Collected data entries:
══════

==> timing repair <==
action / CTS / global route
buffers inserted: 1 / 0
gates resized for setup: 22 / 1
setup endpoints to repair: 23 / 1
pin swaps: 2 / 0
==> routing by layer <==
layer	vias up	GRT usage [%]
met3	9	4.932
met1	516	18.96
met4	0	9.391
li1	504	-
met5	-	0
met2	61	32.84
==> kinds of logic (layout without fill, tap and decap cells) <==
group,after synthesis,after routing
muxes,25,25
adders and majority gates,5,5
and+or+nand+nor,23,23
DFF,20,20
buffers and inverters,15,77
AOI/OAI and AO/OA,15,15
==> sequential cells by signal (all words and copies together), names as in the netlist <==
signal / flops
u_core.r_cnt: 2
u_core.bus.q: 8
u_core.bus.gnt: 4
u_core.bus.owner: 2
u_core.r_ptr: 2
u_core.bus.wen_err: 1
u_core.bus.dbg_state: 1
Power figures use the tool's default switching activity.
`src/rtl/hazard_ctrl_pkg.sv`:
```
// hazard_ctrl_pkg: constants shared by the hazard controller and its bench.
//   state_t    : control FSM state encoding (IDLE / LD_STALL / MD_BUSY)
//   FWD_*      : operand-select codes driven on fwd_a / fwd_b
//   LAT_W      : width of the stall/occupancy down-counter (holds up to 15)
package hazard_ctrl_pkg;

    typedef enum logic [1:0] {
        ST_IDLE     = 2'd0,
        ST_LD_STALL = 2'd1,
        ST_MD_BUSY  = 2'd2
    } state_t;

    localparam logic [1:0] FWD_NONE = 2'b00;  // register file value
    localparam logic [1:0] FWD_WB   = 2'b01;  // MEM/WB result
    localparam logic [1:0] FWD_MEM  = 2'b10;  // EX/MEM result

    localparam int LAT_W = 4;

endpackage

```
`src/rtl/hazard_ctrl_fwd_select.sv`:
```
// fwd_select: bypass-source selection for one EX operand.
//   i_ex_src       : source register of the instruction in EX
//   i_mem_rd/_regwrite : EX/MEM writer
//   i_wb_rd/_regwrite  : MEM/WB writer
//   o_fwd          : FWD_MEM, FWD_WB or FWD_NONE
// The younger EX/MEM result wins over MEM/WB; register 0 is never bypassed.
// With FWD_EN = 0 the output is tied to FWD_NONE and hazards are stalled instead.
module fwd_select
    import hazard_ctrl_pkg::*;
#(
    parameter int REG_BITS = 5,
    parameter int FWD_EN   = 1
) (
    input  logic [REG_BITS-1:0] i_ex_src,
    input  logic [REG_BITS-1:0] i_mem_rd,
    input  logic                i_mem_regwrite,
    input  logic [REG_BITS-1:0] i_wb_rd,
    input  logic                i_wb_regwrite,
    output logic [1:0]          o_fwd
);

    logic w_mem_hit;
    logic w_wb_hit;

    assign w_mem_hit = i_mem_regwrite && (i_mem_rd != '0) && (i_mem_rd == i_ex_src);
    assign w_wb_hit  = i_wb_regwrite  && (i_wb_rd  != '0) && (i_wb_rd  == i_ex_src);

    always_comb begin
        o_fwd = FWD_NONE;
        if (FWD_EN != 0) begin
            if (w_mem_hit)
                o_fwd = FWD_MEM;
            else if (w_wb_hit)
                o_fwd = FWD_WB;
        end
    end

endmodule

```
`src/rtl/hazard_ctrl.sv`:
```
// hazard_ctrl: pipeline hazard unit for a 5-stage in-order core.
//   clock, reset          : rising-edge clock, asynchronous active-high reset
//   id_*                  : sources of the instruction in IF/ID
//   ex_*                  : ID/EX destination/controls and sources (for bypass)
//   mem_*, wb_*           : EX/MEM and MEM/WB writers
//   branch_taken          : taken branch resolved in EX
//   pc_write, if_id_write : front-end register enables
//   id_ex_bubble, ex_hold : insert bubble into ID/EX / freeze ID/EX and EX
//   if_id_flush, id_ex_flush : squash on taken branch
//   fwd_a, fwd_b          : operand bypass selects
//   md_busy, stall_cnt    : multi-cycle busy flag, saturating stall counter
//   dbg_state             : current FSM state (debug visibility)
// Branches are not expected while a mul/div occupies EX; that is asserted.
module hazard_ctrl
    import hazard_ctrl_pkg::*;
#(
    parameter int REG_BITS = 5,
    parameter int LOAD_LAT = 1,
    parameter int MD_LAT   = 4,
    parameter int FWD_EN   = 1,
    parameter int CNT_W    = 16
) (
    input  logic                clock,
    input  logic                reset,
    input  logic [REG_BITS-1:0] id_rs,
    input  logic [REG_BITS-1:0] id_rt,
    input  logic                id_use_rs,
    input  logic                id_use_rt,
    input  logic [REG_BITS-1:0] ex_rd,
    input  logic                ex_regwrite,
    input  logic                ex_memread,
    input  logic                ex_md_start,
    input  logic [REG_BITS-1:0] ex_rs,
    input  logic [REG_BITS-1:0] ex_rt,
    input  logic [REG_BITS-1:0] mem_rd,
    input  logic                mem_regwrite,
    input  logic [REG_BITS-1:0] wb_rd,
    input  logic                wb_regwrite,
    input  logic                branch_taken,
    output logic                pc_write,
    output logic                if_id_write,
    output logic                id_ex_bubble,
    output logic                ex_hold,
    output logic                if_id_flush,
    output logic                id_ex_flush,
    output logic [1:0]          fwd_a,
    output logic [1:0]          fwd_b,
    output logic                md_busy,
    output logic [CNT_W-1:0]    stall_cnt,
    output logic [1:0]          dbg_state
);

    state_t           r_state;
    logic [LAT_W-1:0] r_cnt;
    logic [CNT_W-1:0] r_stall_cnt;

    state_t           w_state_nxt;
    logic [LAT_W-1:0] w_cnt_nxt;
    logic             w_ex_match;
    logic             w_mem_match;
    logic             w_load_use;
    logic             w_raw_stall;
    logic             w_stall;

    // ---------------- bypass selection ----------------
    fwd_select #(.REG_BITS(REG_BITS), .FWD_EN(FWD_EN)) u_fwd_a (
        .i_ex_src       (ex_rs),
        .i_mem_rd       (mem_rd),
        .i_mem_regwrite (mem_regwrite),
        .i_wb_rd        (wb_rd),
        .i_wb_regwrite  (wb_regwrite),
        .o_fwd          (fwd_a)
    );

    fwd_select #(.REG_BITS(REG_BITS), .FWD_EN(FWD_EN)) u_fwd_b (
        .i_ex_src       (ex_rt),
        .i_mem_rd       (mem_rd),
        .i_mem_regwrite (mem_regwrite),
        .i_wb_rd        (wb_rd),
        .i_wb_regwrite  (wb_regwrite),
        .o_fwd          (fwd_b)
    );

    // ---------------- hazard detection ----------------
    assign w_ex_match  = ex_regwrite && (ex_rd != '0) &&
                         ((id_use_rs && (id_rs == ex_rd)) || (id_use_rt && (id_rt == ex_rd)));
    assign w_mem_match = mem_regwrite && (mem_rd != '0) &&
                         ((id_use_rs && (id_rs == mem_rd)) || (id_use_rt && (id_rt == mem_rd)));
    assign w_load_use  = ex_memread && w_ex_match;
    // Without bypassing, any in-flight writer ahead of WB blocks the reader;
    // WB itself is covered by write-before-read in the register file.
    assign w_raw_stall = (FWD_EN == 0) && (w_ex_match || w_mem_match);
    // A mul/div entering EX takes precedence over any stall request.
    assign w_stall     = (w_load_use || w_raw_stall) && !ex_md_start;

    // ---------------- FSM: state register ----------------
    always_ff @(posedge clock or posedge reset) begin
        if (reset) begin
            r_state <= ST_IDLE;
            r_cnt   <= '0;
        end else begin
            r_state <= w_state_nxt;
            r_cnt   <= w_cnt_nxt;
        end
    end

    // ---------------- FSM: next state ----------------
    always_comb begin
        w_state_nxt = r_state;
        w_cnt_nxt   = r_cnt;
        case (r_state)
            ST_IDLE: begin
                if (ex_md_start) begin
                    w_state_nxt = ST_MD_BUSY;
                    w_cnt_nxt   = LAT_W'(MD_LAT - 1);
                end else if (!branch_taken && w_load_use && (LOAD_LAT > 1)) begin
                    w_state_nxt = ST_LD_STALL;
                    w_cnt_nxt   = LAT_W'(LOAD_LAT - 1);
                end
            end
            ST_LD_STALL: begin
                if (branch_taken || (r_cnt <= LAT_W'(1))) begin
                    w_state_nxt = ST_IDLE;
                    w_cnt_nxt   = '0;
                end else begin
                    w_cnt_nxt   = r_cnt - 1'b1;
                end
            end
            ST_MD_BUSY: begin
                if (r_cnt <= LAT_W'(1)) begin
                    w_state_nxt = ST_IDLE;
                    w_cnt_nxt   = '0;
                end else begin
                    w_cnt_nxt   = r_cnt - 1'b1;
                end
            end
            default: begin
                w_state_nxt = ST_IDLE;
                w_cnt_nxt   = '0;
            end
        endcase
    end

    // ---------------- FSM: outputs ----------------
    always_comb begin
        pc_write     = 1'b1;
        if_id_write  = 1'b1;
        id_ex_bubble = 1'b0;
        ex_hold      = 1'b0;
        if_id_flush  = 1'b0;
        id_ex_flush  = 1'b0;
        md_busy      = 1'b0;
        case (r_state)
            ST_MD_BUSY: begin
                md_busy     = 1'b1;
                ex_hold     = 1'b1;
                pc_write    = 1'b0;
                if_id_write = 1'b0;
            end
            ST_LD_STALL: begin
                if (branch_taken) begin
                    if_id_flush = 1'b1;
                    id_ex_flush = 1'b1;
                end else begin
                    pc_write     = 1'b0;
                    if_id_write  = 1'b0;
                    id_ex_bubble = 1'b1;
                end
            end
            default: begin
                if (branch_taken) begin
                    if_id_flush = 1'b1;
                    id_ex_flush = 1'b1;
                end else if (w_stall) begin
                    pc_write     = 1'b0;
                    if_id_write  = 1'b0;
                    id_ex_bubble = 1'b1;
                end
            end
        endcase
    end

    // ---------------- saturating stall counter ----------------
    always_ff @(posedge clock or posedge reset) begin
        if (reset)
            r_stall_cnt <= '0;
        else if (!pc_write && (r_stall_cnt != '1))
            r_stall_cnt <= r_stall_cnt + 1'b1;
    end

    assign stall_cnt = r_stall_cnt;
    assign dbg_state = r_state;

    a_no_branch_in_md: assert property (@(posedge clock) disable iff (reset)
        !((r_state == ST_MD_BUSY) && branch_taken));

endmodule

```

══════

Directions: Go through the entries above, and wherever a line holds the word "localparam", copy that line.

Output for this exercise:
    localparam logic [1:0] FWD_NONE = 2'b00;  // register file value
    localparam logic [1:0] FWD_WB   = 2'b01;  // MEM/WB result
    localparam logic [1:0] FWD_MEM  = 2'b10;  // EX/MEM result
    localparam int LAT_W = 4;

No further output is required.